→ WHAT TO WORK ON: Of the entries below, return only those lines from the line with "export IMPL_met2_usage=0.382" to the line with "export IMPL_via_count=1671", exactly, both included.

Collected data
`config.mk`:
```
export PLATFORM = sky130hd
export DESIGN_NAME = cache_bus_arbiter_flat
export DESIGN_NICKNAME = d
export VERILOG_FILES = /design/src/rtl/cache_bus_arbiter_if.sv /design/src/rtl/cache_bus_arbiter.sv /design/src/flat_wrapper.sv
export SDC_FILE = /design/constraint.sdc
export NUM_CORES = 1
export LEC_CHECK = 0
export ABC_CLOCK_PERIOD_IN_PS = 3800
export CORE_MARGIN = 1
export CORE_UTILIZATION = 24
export DETAILED_ROUTE_END_ITERATION = 10
export PLACE_DENSITY = 0.87
export SYNTH_ARGS = -nofsm -noshare
export SYNTH_HDL_FRONTEND = slang
export SYNTH_SLANG_ARGS = --single-unit
```
`constraint.sdc`:
```
create_clock -name clk -period 3.8 [get_ports clk]
set_input_delay 0.57 -clock clk [delete_from_list [all_inputs] [get_ports clk]]
set_output_delay 0.57 -clock clk [all_outputs]
set_load 0.02 [all_outputs]
```
`src/rtl/cache_bus_arbiter_if.sv`:
```
// Bus bundle between the two L1 caches, the arbiter and the memory port.
// The arbiter uses the slave view; the cache/memory side uses the master view.
interface cache_bus_arbiter_if;
  // instruction-cache requester (read-only bursts)
  logic        HRequestI;
  logic [31:0] HAddrI;
  // data-cache requester (writeback and fill bursts)
  logic        HRequestM;
  logic        HWriteM;
  logic [31:0] HAddrM;
  logic [31:0] HWDataM;
  // memory side
  logic        BusReady;
  logic        HRequest;
  logic        HWrite;
  logic [31:0] HAddr;
  logic [31:0] HWData;
  // per-requester status
  logic        BusReadyI;
  logic        BusReadyM;
  logic        GrantI;
  logic        GrantM;
  logic [1:0]  BeatCount;

  modport slave (
    input  HRequestI, HAddrI, HRequestM, HWriteM, HAddrM, HWDataM, BusReady,
    output HRequest, HWrite, HAddr, HWData, BusReadyI, BusReadyM,
           GrantI, GrantM, BeatCount
  );

  modport master (
    output HRequestI, HAddrI, HRequestM, HWriteM, HAddrM, HWDataM, BusReady,
    input  HRequest, HWrite, HAddr, HWData, BusReadyI, BusReadyM,
           GrantI, GrantM, BeatCount
  );
endinterface

```
`src/rtl/cache_bus_arbiter.sv`:
```
// Two-requester memory bus arbiter (I-cache vs D-cache).
// Registered arbitration in IDLE, D-cache priority with a starvation guard
// that hands the bus to the I-cache after two consecutive D-cache wins.
// A grant stays locked while the owner keeps its request high, so a D-cache
// writeback followed by a fill runs as one uninterrupted 8-beat transaction.
module cache_bus_arbiter (
  input  logic                 clk,
  input  logic                 reset,
  cache_bus_arbiter_if.slave   bus
);

  typedef enum logic [1:0] {
    IDLE    = 2'd0,
    GRANT_I = 2'd1,
    GRANT_M = 2'd2
  } state_t;

  // owner-side view of the bus, muxed from whichever cache holds the grant
  typedef struct packed {
    logic        req;
    logic        write;
    logic [31:0] addr;
    logic [31:0] wdata;
  } owner_req_t;

  localparam logic [1:0] STARVE_MAX = 2'd2;

  state_t     state_q, state_d;
  logic [1:0] beat_q, beat_d;
  logic [1:0] starve_q, starve_d;
  owner_req_t own;

  // state, beat index and starvation counter; reset aborts any burst
  always_ff @(posedge clk) begin
    if (!reset) begin
      state_q  <= IDLE;
      beat_q   <= 2'd0;
      starve_q <= 2'd0;
    end else begin
      state_q  <= state_d;
      beat_q   <= beat_d;
      starve_q <= starve_d;
    end
  end

  // select the current owner's request fields; nothing when idle
  always_comb begin
    own = '0;
    unique case (state_q)
      GRANT_I: begin
        own.req   = bus.HRequestI;
        own.write = 1'b0;
        own.addr  = bus.HAddrI;
        own.wdata = 32'd0;
      end
      GRANT_M: begin
        own.req   = bus.HRequestM;
        own.write = bus.HWriteM;
        own.addr  = bus.HAddrM;
        own.wdata = bus.HWDataM;
      end
      default: own = '0;
    endcase
  end

  // next state: arbitrate in IDLE, hold while owner requests, abort on drop
  always_comb begin
    state_d  = state_q;
    beat_d   = beat_q;
    starve_d = starve_q;
    unique case (state_q)
      IDLE: begin
        // BusReady is deliberately ignored here; beat index stays parked at 0
        beat_d = 2'd0;
        if (bus.HRequestM && !(bus.HRequestI && starve_q == STARVE_MAX)) begin
          state_d = GRANT_M;
          // only count a win as starvation if the I-cache was actually waiting
          if (bus.HRequestI && starve_q != STARVE_MAX)
            starve_d = starve_q + 2'd1;
        end else if (bus.HRequestI) begin
          state_d  = GRANT_I;
          starve_d = 2'd0;
        end
      end
      GRANT_I, GRANT_M: begin
        if (!own.req) begin
          // mid-burst drop is a silent abort
          state_d = IDLE;
          beat_d  = 2'd0;
        end else if (bus.BusReady) begin
          // natural 3->0 wrap lets a locked grant roll into the next burst
          beat_d = beat_q + 2'd1;
        end
      end
      default: begin
        state_d = IDLE;
        beat_d  = 2'd0;
      end
    endcase
  end

  // bus outputs come from state and owner inputs only; BusReady only feeds strobes
  always_comb begin
    bus.GrantI    = (state_q == GRANT_I);
    bus.GrantM    = (state_q == GRANT_M);
    bus.HRequest  = own.req;
    bus.HWrite    = own.write;
    bus.HAddr     = own.addr;
    bus.HWData    = own.wdata;
    bus.BusReadyI = bus.BusReady & (state_q == GRANT_I);
    bus.BusReadyM = bus.BusReady & (state_q == GRANT_M);
    bus.BeatCount = beat_q;
  end

endmodule

```
`src/flat_wrapper.sv`:
```
// flat-port wrapper written by rule: the top's interface ports become plain ports
module cache_bus_arbiter_flat 
  (clk, reset, bus_HRequestI, bus_HAddrI, bus_HRequestM, bus_HWriteM, bus_HAddrM, bus_HWDataM, bus_BusReady, bus_HRequest, bus_HWrite, bus_HAddr, bus_HWData, bus_BusReadyI, bus_BusReadyM, bus_GrantI, bus_GrantM, bus_BeatCount);
  cache_bus_arbiter_if bus_i ();
  input  logic clk;
  input  logic reset;
  input wire logic [$bits(bus_i.HRequestI)-1:0] bus_HRequestI;
  input wire logic [$bits(bus_i.HAddrI)-1:0] bus_HAddrI;
  input wire logic [$bits(bus_i.HRequestM)-1:0] bus_HRequestM;
  input wire logic [$bits(bus_i.HWriteM)-1:0] bus_HWriteM;
  input wire logic [$bits(bus_i.HAddrM)-1:0] bus_HAddrM;
  input wire logic [$bits(bus_i.HWDataM)-1:0] bus_HWDataM;
  input wire logic [$bits(bus_i.BusReady)-1:0] bus_BusReady;
  output wire logic [$bits(bus_i.HRequest)-1:0] bus_HRequest;
  output wire logic [$bits(bus_i.HWrite)-1:0] bus_HWrite;
  output wire logic [$bits(bus_i.HAddr)-1:0] bus_HAddr;
  output wire logic [$bits(bus_i.HWData)-1:0] bus_HWData;
  output wire logic [$bits(bus_i.BusReadyI)-1:0] bus_BusReadyI;
  output wire logic [$bits(bus_i.BusReadyM)-1:0] bus_BusReadyM;
  output wire logic [$bits(bus_i.GrantI)-1:0] bus_GrantI;
  output wire logic [$bits(bus_i.GrantM)-1:0] bus_GrantM;
  output wire logic [$bits(bus_i.BeatCount)-1:0] bus_BeatCount;
  assign bus_i.HRequestI = bus_HRequestI;
  assign bus_i.HAddrI = bus_HAddrI;
  assign bus_i.HRequestM = bus_HRequestM;
  assign bus_i.HWriteM = bus_HWriteM;
  assign bus_i.HAddrM = bus_HAddrM;
  assign bus_i.HWDataM = bus_HWDataM;
  assign bus_i.BusReady = bus_BusReady;
  assign bus_HRequest = bus_i.HRequest;
  assign bus_HWrite = bus_i.HWrite;
  assign bus_HAddr = bus_i.HAddr;
  assign bus_HWData = bus_i.HWData;
  assign bus_BusReadyI = bus_i.BusReadyI;
  assign bus_BusReadyM = bus_i.BusReadyM;
  assign bus_GrantI = bus_i.GrantI;
  assign bus_GrantM = bus_i.GrantM;
  assign bus_BeatCount = bus_i.BeatCount;
  cache_bus_arbiter u_core (.clk(clk), .reset(reset), .bus(bus_i));
endmodule
```
# Word level (Yosys, flattened, before mapping)
# Cells that the tools add are included.
# classes
addsub	2
n_eq_ne	7
muxes	8
bitwise_logic	2
reduce_logical	10
# op_table
op	count
$pmux W66 S2	1
$mux W2	6
$ne A2 B2 Y1 const B	3
$reduce_and A3 Y1	2
$add A2 B1 Y2 const B	2
$eq A2 B2 Y1 const B	2
$pmux W2 S2	1
$logic_and A1 B1 Y1	3
$ne A3 B2 Y1 const B	1
$and A1 B1 Y1	2
$eq A2 B1 Y1 const B	1
$logic_not A2 Y1	1
$reduce_and A2 Y1	1
$reduce_bool A2 Y1	1
$reduce_or A2 Y1	1
$logic_not A1 Y1	1
# totals
regBits	6
in_bits	102

# Longest topological paths before layout
# logic_depth
depth_word	6
depth_mapped	6
ltp_nobuf	5

# Worst setup path before layout
# OpenSTA, ideal clock, no wires.
# synth_timing
kind	reg-to-output
start	register u_core.state_q[1]
end	output bus_HAddr[11]
arrival_time_ns	1.518
path_slack_ns	1.712
stages_incl_launch_ff	7
path_buffers	2
path_cell_list	dfxtp_1 -> inv_1 -> ha_1 -> buf_6 -> clkbuf_1 -> a22oi_1 -> nor2b_1
# synth_between
elab_chain_len	2
word_cells_on_any_way	3
classes_between	eq/ne (2); mux (1)
# synth_lines
item	line	text
start, declared	cache_bus_arbiter.sv:28	state_t state_q, state_d;
start signal, assigned	cache_bus_arbiter.sv:40	state_q <= state_d;
$eq A2 B1 Y1	n/a	
net bus_GrantI	flat_wrapper.sv:20	output wire logic [$bits(bus_i.GrantI)-1:0] bus_GrantI;
$pmux W66 S2	cache_bus_arbiter.sv:49	unique case (state_q)
end, declared	flat_wrapper.sv:16	output wire logic [$bits(bus_i.HAddr)-1:0] bus_HAddr;
# The timed path passes the listed nets, and every way through them passes these cells.

# Worst setup path in the final report
# layout_timing
start	register u_core.state_q[0]
end	output bus_HRequest
# layout_between
elab_chain_len	2
word_cells_on_any_way	3
classes_between	eq/ne (2); mux (1)
# layout_lines
item	line	text
$eq A2 B2 Y1 / $eq A2 B1 Y1 (equally long branches)	cache_bus_arbiter.sv:49	
$pmux W66 S2 (*)	cache_bus_arbiter.sv:49	
end, declared	flat_wrapper.sv:14	output wire logic [$bits(bus_i.HRequest)-1:0] bus_HRequest;
# Mark *: on every way between the ends. The rest lies on a longest branch, timed or not.

==> results.sh <==
export IMPL_synthesis_nets=256
export IMPL_core_mm2=0.00414
export IMPL_p_seq_frac=0.126
export IMPL_grt_pass1_vias=1446
export IMPL_multi_input_area_um2=882
export IMPL_synthTopCellsByArea="a22oi_1, and2_1, nor2b_1"
export IMPL_die_h_um=68.8
export IMPL_worst_slew_pin_transition_ns=0.810
export IMPL_top_usage_layer="met2"
export IMPL_p_sw_mw=0.191
export IMPL_critPathMaxFanout=35
export IMPL_start_kind="flop"
export IMPL_slowest_stage="ha_1"
export IMPL_grt_pass1_wl_um=7320
export IMPL_p_comb_frac=0.699
export IMPL_synth_top_area_share=0.225
export IMPL_syn_avg_cell_area_um2=7.18
export IMPL_first_pass_iters=4
export IMPL_cts_tree="built"
export IMPL_clkSinkCount=6
export IMPL_viasPerCell=4.58
export IMPL_maxCapViolations=0
export IMPL_clkPwrFrac=0.175
export IMPL_hold_class="flop to flop"
export IMPL_slowest_delay_ns=0.82
export IMPL_met2_usage=0.382
export IMPL_clkTransAtPathRegs_ns=0.04
export IMPL_p_per_area_mw_per_mm2=191
export IMPL_yosysSeqAreaShare=0.112
export IMPL_total_power_mw=0.549
export IMPL_fin_nets=424
export IMPL_post_place_ws_ns=1.04
export IMPL_die_x_um=68.8
export IMPL_initial_core_util=0.258
export IMPL_synth_area_leader_cell="a22oi_1"
export IMPL_post_route_min_period_ns=2.98
export IMPL_ctsRootBufferMaster="clkbuf_8"
export IMPL_synthCells=149
export IMPL_synth_seq_cells=6
export IMPL_yosys_cell_types_count=21
export IMPL_layout_common_cells="clkdlybuf4s50_1, and2_1, nor2b_1, a22oi_1"
export IMPL_slew_violations=0
export IMPL_via_count=1671
export IMPL_path_cells="inv_1 -> ha_1 -> and2_4 -> clkdlybuf4s50_1"
export IMPL_fin_setup_tns_ns=0
export IMPL_cts_made_buffers=3
export IMPL_io_pins=174
export IMPL_setup_ws_ns=0.816
export IMPL_grt_use_met1=0.231
export IMPL_swShare=0.348
export IMPL_ys_warn_count=0
export IMPL_cts_setup_buffers=0
export IMPL_antenna_found_initial=0
export IMPL_rows=23
export IMPL_ir_worst_vdd_v=0.000180
export IMPL_clock_skew_ns=0.00197
export IMPL_place_gp_congestion=0.762
export IMPL_endpoint_kind="output port"
export IMPL_clk_path_buf_depth=2
export IMPL_grt_max_degree=37
export IMPL_wire_per_inst_um=15.1
export IMPL_p_int_mw=0.358
export IMPL_setup_viol_count_final=0
export IMPL_outcome="finished, final reports clean"
export IMPL_hold_viol=0
export IMPL_grt_overflow_total=0
export IMPL_leakage_nw=1.01
export IMPL_htree_levels=1
export IMPL_post_route_util=0.693
export IMPL_holdWs_ns=0.459
export IMPL_portBuffers=173
export IMPL_dp_hpwl_um=4490
export IMPL_seqCellArea_um2=120
export IMPL_gr_usage_all_layers=0.205
export IMPL_clk_latency_ns=0.22
export IMPL_drive_above_1_share=0.0286
export IMPL_ant_nets=0
export IMPL_required_ns=3.23
export IMPL_die_area_mm2=0.00473
export IMPL_rsz0062_at_grt="false"
export IMPL_fmax_ghz=0.335
export IMPL_critPathArrivalTime_ns=2.41
export IMPL_netlist_area_mm2=0.00107
export IMPL_syn_to_final_growth_pct=168
export IMPL_crit_type="flop to output port"
export IMPL_drt_wl_total_um=5520
export IMPL_slew_headroom=0.460
export IMPL_fillCellCount=367
export IMPL_first_iter_violations=70
export IMPL_cts_resized=0
export IMPL_antenna_cells=0
export IMPL_cts_hold_buf=0
export IMPL_finalCritPeriodShare=0.785
export IMPL_drcViolationCount=0
export IMPL_final_common_cell="clkdlybuf4s50_1"
export IMPL_use_met3=0.0444
[final cells by class]
| cell class | count | share of cell area |
|---|---|---|
| timing repair buffer | 176 | 0.611 |
| multi-input combinational | 127 | 0.307 |
| sequential | 6 | 0.0418 |
| clock buffer | 3 | 0.0144 |
| tap | 50 | 0.0218 |
| inverter | 3 | 0.00392 |
[routing by layer]
metal,part of all wire,wire length (um),vias to the layer above
met2,0.52,2880,71
met3,0.092,507,10
met1,0.37,2030,743
met5,0,0,-
li1,-,-,847
met4,0.018,99,0
[synth_stat cells]
master     n
o32ai_2    1
a22o_1     1
dfxtp_1    6
a22oi_1   32
and2_1    36
and2_4     1
xor2_1     1
a21oi_1    1
a21bo_2    1
and3_1     2
or3_1      2
clkbuf_1  12
buf_6      1
a21boi_1   2
ha_1       5
o221a_1    1
nor2b_1   33
a21boi_0   1
xnor2_1    1
inv_1      3
nand2_1    6
[cell families (layout without fill, tap and decap cells)]
group | after synthesis | in the layout | share of synthesized area
and+or+nand+nor | 80 | 80 | 0.456
AOI/OAI and AO/OA | 40 | 40 | 0.294
buffers and inverters | 16 | 182 | 0.0632
DFF | 6 | 6 | 0.112
adders and majority gates | 5 | 5 | 0.0585
xor gates and xnor gates | 2 | 2 | 0.0164
[worst max-delay path, delay by kind of cell (launching register included)]
family	cells	cell delay, ns
fa+ha+maj	1	0.82
simple gates	1	0.32
flops	1	0.35
buf+inv	2	0.70
[flip-flops by register name, indices dropped and copies added, names as in the netlist]
name	cells
u_core.bus.BeatCount	2
u_core.state_q	2
u_core.starve_q	2
[through the flow]
step | cells | area (um^2)
global placement | 362 | 2830
global route | 365 | 2870
detailed placement | 362 | 2830
floorplan | 149 | 1070
CTS | 365 | 2870
finish | 365 | 2870
[power groups by stage]
stage               sequential, mW  combinational [mW]  clock [mW]
CTS                         0.0693               0.385      0.0989
global route                0.0698               0.411       0.102
detailed placement          0.0703               0.384           0
global placement            0.0698               0.378           0
finish                      0.0694               0.384      0.0959
floorplan                   0.0698               0.175           0
[final timing paths]
path	startpoint	to	slack [ns]	cells after the start
hold reg to reg	u_core.starve_q[1]	u_core.starve_q[1]	0.46	2
setup / recovery	u_core.state_q[0]	bus_HRequest	0.82	4
hold / removal	u_core.starve_q[1]	u_core.starve_q[1]	0.46	2
setup reg to reg	u_core.state_q[0]	u_core.state_q[0]	1.97	4
(Power assumes the default switching activity.)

→ RESPONSE BOX:
export IMPL_met2_usage=0.382
export IMPL_clkTransAtPathRegs_ns=0.04
export IMPL_p_per_area_mw_per_mm2=191
export IMPL_yosysSeqAreaShare=0.112
export IMPL_total_power_mw=0.549
export IMPL_fin_nets=424
export IMPL_post_place_ws_ns=1.04
export IMPL_die_x_um=68.8
export IMPL_initial_core_util=0.258
export IMPL_synth_area_leader_cell="a22oi_1"
export IMPL_post_route_min_period_ns=2.98
export IMPL_ctsRootBufferMaster="clkbuf_8"
export IMPL_synthCells=149
export IMPL_synth_seq_cells=6
export IMPL_yosys_cell_types_count=21
export IMPL_layout_common_cells="clkdlybuf4s50_1, and2_1, nor2b_1, a22oi_1"
export IMPL_slew_violations=0
export IMPL_via_count=1671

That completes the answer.